Jean-Louis Murat et les animaux, par Florence!
Publié le 23 Août 2021
Paulo est encore à la fenêtre. Son travail de rédac-chef, il a toujours pensé qu'il fallait mieux le faire avec ses sens que devant son ordi. Ce matin, ça lui avait permis de constater que le nombre de juillettistes avait sérieusement augmenté, 5 caravanes, et 18 voitures non immatriculés dans le pays, c'était du concret... même si, après tout, il les détestait à peine moins que les aoûtiens. Faut dire qu'il détestait tout bonnement l'été, enfin surtout le cœur, quand il ne se passe plus rien dans l'actualité. Il a un blog à alimenter lui! Et pas de congés payés, pas de tourisme à la ferme, juste la traversée du désert; la disette, le gap, le bayrou...; et celle-ci était une des plus longues qu'il avait eu à traverser. Cette nuit, il avait fait un cauchemar: il avait rêvé qu'il tenait un blog consacré à Terrence Malick, la nuit d'avant, déjà, idem, mais avec Arnaud Fleurent-Didier... Que faire? Vladimir, pour le soulèvement des masses et la diffusion d'une conscience muratienne des classes (du primaire à la terminale)? ... Bon, plus d'un mois sans article, il fallait en tout cas se bouger... et sortir le joker "Marronnier" : "le camping à la ferme", "le tourisme en Sancy", les rats taupiers, "la plage de Cabourg"... Non, vraiment Paulo séchait... quand le téléphone sonna:
"Bonjour, c'est Florence! Je vous ai envoyé un texte sur Murat et les animaux! A vous de voir..."
LE BESTIAIRE
“Je rêve d’une musique pour tous les animaux”, chante Murat dans “Paradis perdu”. C’est toute une faune qui habite en effet les espaces dessinés par les textes, présence familière ou incongrue (le phacochère…). Oiseaux, chiens ou vaches donnent même de la voix à l’occasion. Petit tour d’horizon de ce bestiaire, qui dit tout un rapport au monde et à l’écriture.
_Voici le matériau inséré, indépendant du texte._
Source: an optimization exercise on an open RTL-to-GDS flow (aim: small area). Production flows keep margins and buffers that such runs may drop. Only simulation tests tie the RTL to the original design; equivalence was not proved. No activity file was given, so power comes from the tool's default toggle rates.

## issue_queues
module issue_queues (
    input clk,
    input rst_n,
    input flush,
    input wr_pause,
    input CACOP_already,
    input INVTLB_already,
    input AGU_busy,
    input inst0_PR_dest_en,
    input inst0_PR_source1_en,
    input inst0_PR_source2_en,
    input inst0_PR_source1_rdy,
    input inst0_PR_source2_rdy,
    input [5:0] inst0_PR_dest,
    input [5:0] inst0_PR_source1,
    input [5:0] inst0_PR_source2,
    input [5:0] inst0_ROB_ID,
    input inst0_ALU0_en,
    input [4:0] inst0_ALU0_op,
    input [19:0] inst0_ALU0_imm,
    input inst0_ALU1_en,
    input [2:0] inst0_ALU1_op,
    input inst0_AGU_en,
    input [3:0] inst0_AGU_op,
    input [16:0] inst0_AGU_imm,
    input inst0_BRU_en,
    input [3:0] inst0_BRU_op,
    input [25:0] inst0_BRU_imm,
    input [31:0] inst0_PC,
    input [31:0] inst0_target_PC,
    input inst1_PR_dest_en,
    input inst1_PR_source1_en,
    input inst1_PR_source2_en,
    input inst1_PR_source1_rdy,
    input inst1_PR_source2_rdy,
    input [5:0] inst1_PR_dest,
    input [5:0] inst1_PR_source1,
    input [5:0] inst1_PR_source2,
    input [5:0] inst1_ROB_ID,
    input inst1_ALU0_en,
    input [4:0] inst1_ALU0_op,
    input [19:0] inst1_ALU0_imm,
    input inst1_ALU1_en,
    input [2:0] inst1_ALU1_op,
    input inst1_AGU_en,
    input [3:0] inst1_AGU_op,
    input [16:0] inst1_AGU_imm,
    input inst1_BRU_en,
    input [3:0] inst1_BRU_op,
    input [25:0] inst1_BRU_imm,
    input [31:0] inst1_PC,
    input [31:0] inst1_target_PC,
    input inst2_PR_dest_en,
    input inst2_PR_source1_en,
    input inst2_PR_source2_en,
    input inst2_PR_source1_rdy,
    input inst2_PR_source2_rdy,
    input [5:0] inst2_PR_dest,
    input [5:0] inst2_PR_source1,
    input [5:0] inst2_PR_source2,
    input [5:0] inst2_ROB_ID,
    input inst2_ALU0_en,
    input [4:0] inst2_ALU0_op,
    input [19:0] inst2_ALU0_imm,
    input inst2_ALU1_en,
    input [2:0] inst2_ALU1_op,
    input inst2_AGU_en,
    input [3:0] inst2_AGU_op,
    input [16:0] inst2_AGU_imm,
    input inst2_BRU_en,
    input [3:0] inst2_BRU_op,
  ...
Size in the first run: ~9300 cells after synthesis, about 990 I/O pins, roughly 87000 µm² of cells after synthesis.
clock: 10.0 ns
lec_check: 0
cap_margin: 10
cell_pad_in_sites_detail_placement: 1
core_margin: 2
core_utilization: 36
place_density: 0.45
slew_margin: 10
standard.sh (not shown) runs the stock make flow with config.mk's settings and CLKGATE_MAP_FILE= SYNTH_SCRIPT=/design/flow/synth_recipe.tcl, a recipe that flattens the netlist after the stock synthesis.
==> flow/flow/run.sh <==
#!/bin/bash
# Layout flow: the standard flow (standard.sh) with three changes:
#  - synthesis is synth_recipe.tcl with ABC using an area script (flow/area.abc),
#  - each port gets the smallest buffer (buf_1) instead of clkdlybuf4s50_1,
#  - clock tree synthesis uses clkbuf_8 on clusters of at most 14 flip-flops
#    and inserts no dummy loads.
# Each step's full log is in orfs/logs/; make's own output is in flow_make.log.
set -euo pipefail
W=$PWD
{ head -n 1 synth_recipe.tcl; cat flow/abc_area.tcl; tail -n +2 synth_recipe.tcl; } > flow_synth.tcl
export AREA_ABC_SCRIPT=$W/flow/area.abc
bash standard.sh \
  SYNTH_SCRIPT=$W/flow_synth.tcl \
  "BUFFER_PORTS_ARGS=-buffer_cell sky130_fd_sc_hd__buf_1" \
  "CTS_ARGS=-sink_clustering_enable -repair_clock_nets -dont_use_dummy_load -buf_list sky130_fd_sc_hd__clkbuf_8 -sink_clustering_size 14 -sink_clustering_max_diameter 50" \
  finish > flow_make.log 2>&1
==> flow/flow/abc_area.tcl <==
# Inserted into synth_recipe.tcl after its first line: ABC maps the logic with
# the area-oriented script flow/area.abc instead of ORFS's speed script.
# Registers are mapped before ABC runs and are left as they are.
proc abc {args} {
  set i [lsearch -exact $args -script]
  if { $i >= 0 } { lset args [expr { $i + 1 }] $::env(AREA_ABC_SCRIPT) }
  yosys abc {*}$args
}
==> flow/flow/area.abc <==
&get -n
&st
&dch
&nf -a -R 1000
&put
strash
&get -n
&st
&dch
&nf -a -R 1000
&put
strash
&get -n
&st
&dch
&nf -a -R 1000
&put
strash
&get -n
&st
&dch
&nf -a -R 1000
&put
strash
&get -n
&st
&dch
&nf -a -R 1000
&put
strash
&get -n
&st
&dch
&nf -a -R 1000
&put
strash
&get -n
&st
&dch
&nf -a -R 1000
&put
strash
&get -n
&st
&dch
&nf -a -R 1000
&put
strash
&get -n
&st
&dch
&nf -a -R 1000
&put
topo
Change:
CELL_PAD_IN_SITES_DETAIL_PLACEMENT = unset   (was 1)
CORE_UTILIZATION = 30   (was 36)
PLACE_DENSITY = 0.38   (was 0.45)
Result: The changed run went through all stages and came out clean; utilization fell by 6.7 points; maximum frequency came out higher by 0.53%; register-to-register slack gains 0.09 ns.

========
run 1:
issue_queues, a different RTL version from the one above (not shown whole).
For scale: ~13,000 cells after synthesis, about 1,700 flip-flops.
clock: 10.0 ns
lec_check: 0
cap_margin: 20
core_margin: 2
core_utilization: 30
place_density: 0.38
slew_margin: 20
run.sh (not shown) runs the stock make flow with config.mk's settings and CLKGATE_MAP_FILE= SYNTH_SCRIPT=/design/flow/synth_recipe.tcl, a recipe that flattens the netlist after the stock synthesis.
Stock flow here: none of the scripts above is used.
Run 1 finished every step from synthesis to the final layout, and the layout passed the timing, DRC and antenna checks.
--- input diff run 1..run 2 ---
==> flow/flow/run.sh (new file) <==
#!/bin/bash
# Layout flow: the standard flow (standard.sh) with three changes:
#  - synthesis is synth_recipe.tcl with ABC using an area script (flow/area.abc),
#  - each port gets the smallest buffer (buf_1) instead of clkdlybuf4s50_1,
#  - clock tree synthesis inserts no dummy loads.
# Each step's full log is in orfs/logs/; make's own output is in flow_make.log.
set -euo pipefail
W=$PWD
{ head -n 1 synth_recipe.tcl; cat flow/abc_area.tcl; tail -n +2 synth_recipe.tcl; } > flow_synth.tcl
export AREA_ABC_SCRIPT=$W/flow/area.abc
bash standard.sh \
  SYNTH_SCRIPT=$W/flow_synth.tcl \
  "BUFFER_PORTS_ARGS=-buffer_cell sky130_fd_sc_hd__buf_1" \
  "CTS_ARGS=-sink_clustering_enable -repair_clock_nets -dont_use_dummy_load" \
  finish > flow_make.log 2>&1
==> flow/flow/abc_area.tcl (new file) <==
# Inserted into synth_recipe.tcl after its first line: ABC maps the logic with
# the area-oriented script flow/area.abc instead of ORFS's speed script.
# Registers are mapped before ABC runs and are left as they are.
proc abc {args} {
  set i [lsearch -exact $args -script]
  if { $i >= 0 } { lset args [expr { $i + 1 }] $::env(AREA_ABC_SCRIPT) }
  yosys abc {*}$args
}
==> flow/flow/area.abc (new file) <==
&get -n
&st
&dch
&nf -a -R 1000
&put
topo
==> flow/standard.sh (new file) <==
#!/bin/bash
# synth_recipe.tcl (not shown) runs the flow's synth.tcl, then flattens the netlist and writes it again
# the make line also repeats each setting of config.mk as NAME=value (left out here)
make -C /OpenROAD-flow-scripts/flow DESIGN_CONFIG=/design/flow/config.mk WORK_HOME=/design/flow/orfs CLKGATE_MAP_FILE= SYNTH_SCRIPT=/design/flow/synth_recipe.tcl "${@:-finish}"
removed: flow/run.sh
==> results.txt <==
- Run comparison: run 1 standard cell with the maximum stage delay on the critical path sky130_fd_sc_hd__clkdlybuf4s50_1; run 2 standard cell with the maximum stage delay on the critical path sky130_fd_sc_hd__nor2_4
- In run 2 the wire length of the first global-routing pass turned out about 8% lower than in run 1.
- Of the two values seen for most common cell after layout, fill and taps aside, sky130_fd_sc_hd__dfxtp_1 was produced by run 1 and sky130_fd_sc_hd__nand2_1 by run 2.
- Setup slack of the critical path after layout, run 2 and run 1: lower on run 1
- Relative to run 1, run 2 improves final critical-path required period.
- Taking run 1 as the reference, in run 2 power after layout now sits lower; non-clock buffer count now sits lower; number of combinational gates with multiple inputs now sits lower.
- Of the two values seen for beginning of the critical path, inst0_AGU_en was produced by run 1 and u_alu0.rdy1[0] by run 2.

[static timing again, ports no longer ideal]
In the flow no input, the clock included, has a driving cell. The finished layouts below were timed again as built, in two steps.
Step 1 sets driving cells, clkbuf_16 on the clock port and buf_2 on the other inputs (assumed; they add their load-dependent delay and slew).
Step 2 times the ports against the registers' clock, not the clock port: input delays grow and output delays shrink by t, the midpoint of the rising clock arrivals with the driver on.
a / b / c = no drivers / after step 1 / after step 2; a / b = the first two.
run	t (ns)	slack for setup (ns)	worst data-port slew with drivers (ns)
the first run of note 1	1.182	2.516 / 2.412 / 2.093	0.22
the second run of note 1	1.141	2.555 / 2.446 / 2.003	0.24
run 1	1.058	1.825 / 1.735 / 1.735	0.34
run 2	1.030	2.940 / 2.940 / 2.398	0.28
After both steps every run listed still meets setup and hold. The setup slack of the second run of note 1, which loses most, moves by -0.109 ns with the drivers and by -0.552 ns with both steps.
La nuit j’entends le chant des clarines bleues
Dans les paysages de prés et de montagnes, la magie des noms fait surgir tout un peuple d’animaux sauvages. Les oiseaux d’abord dans leur diversité d’allure, éperviers, chardonnerets, mésanges, faucons cendrés, milans noirs, jean-le-blanc, alouettes, roitelets, hérons, hirondelles ou coucous… « L’entomologiste bavard » met aussi en scène frelons, guêpes, papillons ou tarentules, et la libellule, nom aérien et tempérament de carnivore. Au détour des chemins on croise des renards, une belette, une loutre; et même le lynx, que Murat dit avoir vu réapparaître. Et puis il y a les animaux de la ferme, chevaux, agneaux, et surtout les vaches. Murat a souvent parlé de son enfance chez ses grands-parents paysans, de l’odeur de l’étable dont les autres enfants se moquaient à l’école, et de son intimité avec Bijou, sa vache. Elle sont partout dans le paysage de ses chansons, génisses, veau, taureau, bœuf, ferrandaises… Elle apparaissent dans le chant des clarines bleues de « Chagrin violette », dans l’abreuvoir de « Dans la direction du Crest », dans les foins coupés. Elles meuglent dans le « Lait des narcisses ». Leur silhouette structure l’espace, lignes nettes, jeux de lumière et d’ombres : le taureau du « Chant du coucou » guette au loin « cornes prises dans la lumière » puis « dans les ténèbres », « Démariés » peint « les soirs illuminés entre les cornes de bœufs ». Et avec elles on entend les travaux et les jours paysans, la présence des vachers, et autres bergers, pâtres et pastoureaux. Soin des troupeaux, mais aussi sang des bêtes : avec la maison d’enfance de « Dans la direction du Crest » revient à la mémoire le « sang noir », la « viande crue »; l’image du lapin égorgé, baignant dans son sang traverse « Perce-neige » et « Accueille-moi paysage ».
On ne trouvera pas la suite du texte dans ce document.